Here, as shown in FIG. 3, in the present specification, the distance D1 from the inner wall of the through hole 10 on the front edge 6 side to the front edge 6 and the inner wall of the through hole 10 on the rear edge 7 side to the front side. The difference ΔD from the distance D2 to the edge 6 is defined as the hole width. The hole width of the through hole 10 refers to the smaller one of the difference measured on the positive pressure surface 9 and the difference measured on the negative pressure surface 8. This is because the smaller hole width is the rate-determining factor for the air flow.

  As shown in FIG. 2, in the first embodiment, a plurality of through holes 10a to 10g arranged in the blade 4 from the side plate 2 side portion (hereinafter, referred to as an upper portion) to an intermediate portion (hereinafter, referred to as a central portion). The width is the same size. The hole width of the through hole 10h is larger than the hole width of the through hole 10g adjacent to the side plate 2 side of the through hole 10h. Moreover, the hole width of the plurality of through holes 10h to 10j arranged in the portion of the blade 4 on the main plate 3 side (hereinafter referred to as the lower portion) is the same.

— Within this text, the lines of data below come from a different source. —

## src/rtl/rate_cond_pkg.sv

```systemverilog
package rate_cond_pkg;
  parameter int SAMPLE_W   = 16;
  parameter int TEMP_W     = 12;
  parameter int OFFS_W     = 7;
  parameter int BYTE_W     = 8;
  parameter int N_WORDS    = 3;
  parameter int GAIN_FINE  = 257;
  parameter int GAIN_COARSE = 128;
  localparam int GAIN_W    = $clog2(GAIN_FINE + 1);
  localparam int CORR_W    = OFFS_W + GAIN_W + 1;
  localparam int OUT_W     = N_WORDS * SAMPLE_W;
  // word slots in readout order (address pairs)
  typedef enum logic [1:0] {
    SLOT_TEMP = 2'd0,
    SLOT_A    = 2'd1,
    SLOT_B    = 2'd2
  } slot_e;
endpackage

```

## src/rtl/rc_offset_scale.sv

```systemverilog
module rc_offset_scale #(
  parameter int OFFS_W = 7,
  parameter int CORR_W = 17,
  parameter int GAIN_FINE = 257,
  parameter int GAIN_COARSE = 128,
  parameter bit NEGATE = 1'b0
) (
  input  logic signed [OFFS_W-1:0] off,
  input  logic                     coarse,
  output logic signed [CORR_W-1:0] corr
);
  logic signed [CORR_W-1:0] off_ext;
  logic signed [CORR_W-1:0] gain_s;
  logic signed [CORR_W-1:0] prod;

  assign off_ext = {{(CORR_W-OFFS_W){off[OFFS_W-1]}}, off};
  assign gain_s  = coarse ? CORR_W'(GAIN_COARSE) : CORR_W'(GAIN_FINE);
  assign prod    = off_ext * gain_s;

  generate
    if (NEGATE) begin : g_neg
      assign corr = -prod;
    end else begin : g_pos
      assign corr = prod;
    end
  endgenerate
endmodule

```

## src/rtl/rc_axis_path.sv

```systemverilog
module rc_axis_path #(
  parameter int SAMPLE_W = 16,
  parameter int CORR_W = 17
) (
  input  logic signed [SAMPLE_W-1:0] sample,
  input  logic signed [CORR_W-1:0]   corr,
  input  logic                       invert,
  output logic signed [SAMPLE_W-1:0] result
);
  localparam int WIDE_W = ((SAMPLE_W > CORR_W) ? SAMPLE_W : CORR_W) + 2;
  localparam logic signed [WIDE_W-1:0] MAXV =
    {{(WIDE_W-SAMPLE_W+1){1'b0}}, {(SAMPLE_W-1){1'b1}}};
  localparam logic signed [WIDE_W-1:0] MINV =
    {{(WIDE_W-SAMPLE_W+1){1'b1}}, {(SAMPLE_W-1){1'b0}}};

  logic signed [WIDE_W-1:0] sum_w, clip_w, neg_w, fin_w;

  always_comb begin
    sum_w = {{(WIDE_W-SAMPLE_W){sample[SAMPLE_W-1]}}, sample}
          + {{(WIDE_W-CORR_W){corr[CORR_W-1]}}, corr};
    if (sum_w > MAXV)      clip_w = MAXV;
    else if (sum_w < MINV) clip_w = MINV;
    else                   clip_w = sum_w;
    neg_w = -clip_w;
    if (!invert)           fin_w = clip_w;
    else if (neg_w > MAXV) fin_w = MAXV;
    else                   fin_w = neg_w;
    result = fin_w[SAMPLE_W-1:0];
  end
endmodule

```

## src/rtl/rc_byte_map.sv

```systemverilog
module rc_byte_map #(
  parameter int WORD_W = 16,
  parameter int BYTE_W = 8,
  parameter int N_WORDS = 3
) (
  input  logic [N_WORDS*WORD_W-1:0] words,
  input  logic                      msb_first,
  output logic [N_WORDS*WORD_W-1:0] bytes_out
);
  generate
    for (genvar w = 0; w < N_WORDS; w++) begin : g_word
      logic [BYTE_W-1:0] lo_b, hi_b;
      assign lo_b = words[w*WORD_W +: BYTE_W];
      assign hi_b = words[w*WORD_W+BYTE_W +: BYTE_W];
      assign bytes_out[w*WORD_W +: BYTE_W]        = msb_first ? hi_b : lo_b;
      assign bytes_out[w*WORD_W+BYTE_W +: BYTE_W] = msb_first ? lo_b : hi_b;
    end
  endgenerate
endmodule

```

## src/rtl/rate_cond_top.sv

```systemverilog
module rate_cond_top
  import rate_cond_pkg::*;
#(
  parameter int P_SAMPLE_W = SAMPLE_W,
  parameter int P_TEMP_W   = TEMP_W,
  parameter int P_OFFS_W   = OFFS_W
) (
  input  logic                          clk,
  input  logic                          rst,
  input  logic                          in_valid,
  input  logic signed [P_SAMPLE_W-1:0]  raw_x,
  input  logic signed [P_SAMPLE_W-1:0]  raw_y,
  input  logic signed [P_TEMP_W-1:0]    raw_temp,
  input  logic                          cfg_swap,
  input  logic                          cfg_inv_x,
  input  logic                          cfg_inv_y,
  input  logic                          cfg_fs,
  input  logic                          cfg_msb_first,
  input  logic signed [P_OFFS_W-1:0]    cfg_off_x,
  input  logic signed [P_OFFS_W-1:0]    cfg_off_y,
  output logic                          out_valid,
  output logic [N_WORDS*P_SAMPLE_W-1:0] rd_bytes
);
  localparam int TOT_W  = N_WORDS * P_SAMPLE_W;
  localparam int PAD_W  = P_SAMPLE_W - P_TEMP_W;
  localparam int C_W    = P_OFFS_W + GAIN_W + 1;

  logic signed [P_SAMPLE_W-1:0] src_a, src_b, res_a, res_b;
  logic signed [C_W-1:0]        corr_a, corr_b;
  logic [TOT_W-1:0]             words, mapped;

  // step 1: axis exchange
  assign src_a = cfg_swap ? raw_y : raw_x;
  assign src_b = cfg_swap ? raw_x : raw_y;

  // step 2: offset scaling, opposite polarity per slot
  rc_offset_scale #(.OFFS_W(P_OFFS_W), .CORR_W(C_W), .GAIN_FINE(GAIN_FINE),
                    .GAIN_COARSE(GAIN_COARSE), .NEGATE(1'b1)) u_scale_a (
    .off(cfg_off_x), .coarse(cfg_fs), .corr(corr_a));
  rc_offset_scale #(.OFFS_W(P_OFFS_W), .CORR_W(C_W), .GAIN_FINE(GAIN_FINE),
                    .GAIN_COARSE(GAIN_COARSE), .NEGATE(1'b0)) u_scale_b (
    .off(cfg_off_y), .coarse(cfg_fs), .corr(corr_b));

  // steps 3/4: saturating add, then optional negation
  rc_axis_path #(.SAMPLE_W(P_SAMPLE_W), .CORR_W(C_W)) u_path_a (
    .sample(src_a), .corr(corr_a), .invert(cfg_inv_x), .result(res_a));
  rc_axis_path #(.SAMPLE_W(P_SAMPLE_W), .CORR_W(C_W)) u_path_b (
    .sample(src_b), .corr(corr_b), .invert(cfg_inv_y), .result(res_b));

  always_comb begin
    words = '0;
    words[int'(SLOT_TEMP)*P_SAMPLE_W +: P_SAMPLE_W] = {raw_temp, {PAD_W{1'b0}}};
    words[int'(SLOT_A)*P_SAMPLE_W +: P_SAMPLE_W]    = res_a;
    words[int'(SLOT_B)*P_SAMPLE_W +: P_SAMPLE_W]    = res_b;
  end

  rc_byte_map #(.WORD_W(P_SAMPLE_W), .BYTE_W(BYTE_W), .N_WORDS(N_WORDS)) u_map (
    .words(words), .msb_first(cfg_msb_first), .bytes_out(mapped));

  always_ff @(posedge clk) begin
    if (rst) begin
      out_valid <= 1'b0;
      rd_bytes  <= '0;
    end else begin
      out_valid <= in_valid;
      if (in_valid) rd_bytes <= mapped;
    end
  end
endmodule

```

## config.mk

```make
export PLATFORM = sky130hd
export DESIGN_NAME = rate_cond_top
export DESIGN_NICKNAME = d
export VERILOG_FILES = /design/src/rtl/rate_cond_pkg.sv /design/src/rtl/rc_offset_scale.sv /design/src/rtl/rc_axis_path.sv /design/src/rtl/rc_byte_map.sv /design/src/rtl/rate_cond_top.sv
export SDC_FILE = /design/constraint.sdc
export NUM_CORES = 1
export LEC_CHECK = 0
export BUFFER_PORTS_ARGS = -buffer_cell sky130_fd_sc_hd__buf_2
export CAP_MARGIN = 20
export CORE_MARGIN = 2
export CORE_UTILIZATION = 65
export CTS_CLUSTER_DIAMETER = 50
export DETAILED_ROUTE_END_ITERATION = 8
export GPL_TIMING_DRIVEN = 0
export HOLD_SLACK_MARGIN = 0.12
export PLACE_DENSITY = 0.89
export RECOVER_POWER = 50
export SLEW_MARGIN = 40
export SYNTH_ARGS = -nofsm -noshare
export SYNTH_HDL_FRONTEND = slang
export SYNTH_SLANG_ARGS = --single-unit
```

## constraint.sdc

```tcl
create_clock -name clk -period 14.7 [get_ports clk]
set_clock_uncertainty 0.2 [all_clocks]
set_input_delay 0 -clock clk [delete_from_list [all_inputs] [get_ports clk]]
set_output_delay 0 -clock clk [all_outputs]
set_load 0.03 [all_outputs]
```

  In the first embodiment, the shape of the plurality of through holes 10 is circular. Therefore, in the first embodiment, in the plurality of through holes 10, the hole diameter of the predetermined through hole 10 is the same as or larger than the hole diameters of the other through holes 10 adjacent to the side plate 2 side of the predetermined through hole 10. You can also say. The shape of the through hole 10 is not limited to the circular shape, and can be arbitrarily set, for example, an elongated hole, a polygon, or a D shape.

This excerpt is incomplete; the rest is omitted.